If we needed full 7-bit ASCII support:

    struct trie_node {
        bool                final;
        struct trie_node    n[128];
    }

Of course, this isn’t super memory-efficient, and it balloons quickly. We could of course use a simple bitset, at which point we’d need only 16 bytes per node (32 if we want to deal in UTF-8 or other character encodings that use the top bit). However, then we don’t have a node representing each level. Because of this, terminal nodes need to carry a key with them, but also need a list of child nodes.

    struct trie_node {
        void             *key;
        uint64_t         bits[2];
        struct trie_node **children;
    }

Crit-bit trees optimize for memory further, requiring only one integer and one pointer on top of each string.

    struct trie_node {
        struct trie_node *child[2];
        uint32_t         byte;
        uint8_t          otherbits;
    }

The space savings comes at an increased cost: instead of walking the tree and testing if we are at a terminal node once we get to the end of our string, we have to do a an additional O(k) comparison to determine whether the key we were looking for actually had membership in the set. In general, this cost is not hugely significant, but it bothered me enough to wonder whether there was a way to organize the data to do only a single comparison over the key length.

In particular, although we only do O(k) work (as opposed to O(k log n) for a binary search tree), we still have to deal with branch mispredictions and cache misses as we do with any sort of tree structure.
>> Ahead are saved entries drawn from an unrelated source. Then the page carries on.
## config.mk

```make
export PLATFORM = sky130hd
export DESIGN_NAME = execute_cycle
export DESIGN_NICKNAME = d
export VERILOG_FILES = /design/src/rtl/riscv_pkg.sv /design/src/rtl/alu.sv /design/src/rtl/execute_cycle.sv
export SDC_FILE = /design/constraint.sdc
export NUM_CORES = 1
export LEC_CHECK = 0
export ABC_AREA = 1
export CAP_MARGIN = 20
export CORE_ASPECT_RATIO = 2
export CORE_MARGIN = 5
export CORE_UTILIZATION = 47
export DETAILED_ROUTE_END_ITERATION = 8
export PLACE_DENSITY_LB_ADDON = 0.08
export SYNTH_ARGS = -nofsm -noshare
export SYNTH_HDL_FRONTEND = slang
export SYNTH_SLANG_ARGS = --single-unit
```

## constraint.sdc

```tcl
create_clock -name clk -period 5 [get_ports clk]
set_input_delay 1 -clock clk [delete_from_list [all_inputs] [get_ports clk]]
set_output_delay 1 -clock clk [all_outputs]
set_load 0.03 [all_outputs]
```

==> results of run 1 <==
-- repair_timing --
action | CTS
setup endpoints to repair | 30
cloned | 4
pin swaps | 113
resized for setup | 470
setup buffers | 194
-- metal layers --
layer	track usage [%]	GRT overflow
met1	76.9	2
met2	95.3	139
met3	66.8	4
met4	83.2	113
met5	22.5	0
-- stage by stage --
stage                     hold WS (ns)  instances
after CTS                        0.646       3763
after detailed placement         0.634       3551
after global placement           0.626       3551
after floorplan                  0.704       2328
What if we could reduce the overhead for a tree search? Would the memory savings be worth it?

Stateful Operations and Sorting Criteria

The ability to maintain state across disconnected but related operations can be a huge boon in solving problems. HTTP cookies, for instance, solved state problems in a stateless protocol (as long as the client cooperated). Can maintaining state help us here, too?

It can.

Since we have to store keys in the tree anyway, we can waste a little space and store lengths as well. Any keys without a matching length don’t match by definition. So if our tree has two sorting criteria (key length, then key value), we cut down the number of key comparisons we have to do significantly.

What about state?

If we are able to remember everything we’ve searched in a red-black tree, we can cut down further on the comparison process. If we know what we’ve already matched, we can order our keys by their value (and we can of course terminate early if we can tell that our key won’t be deeper in the tree).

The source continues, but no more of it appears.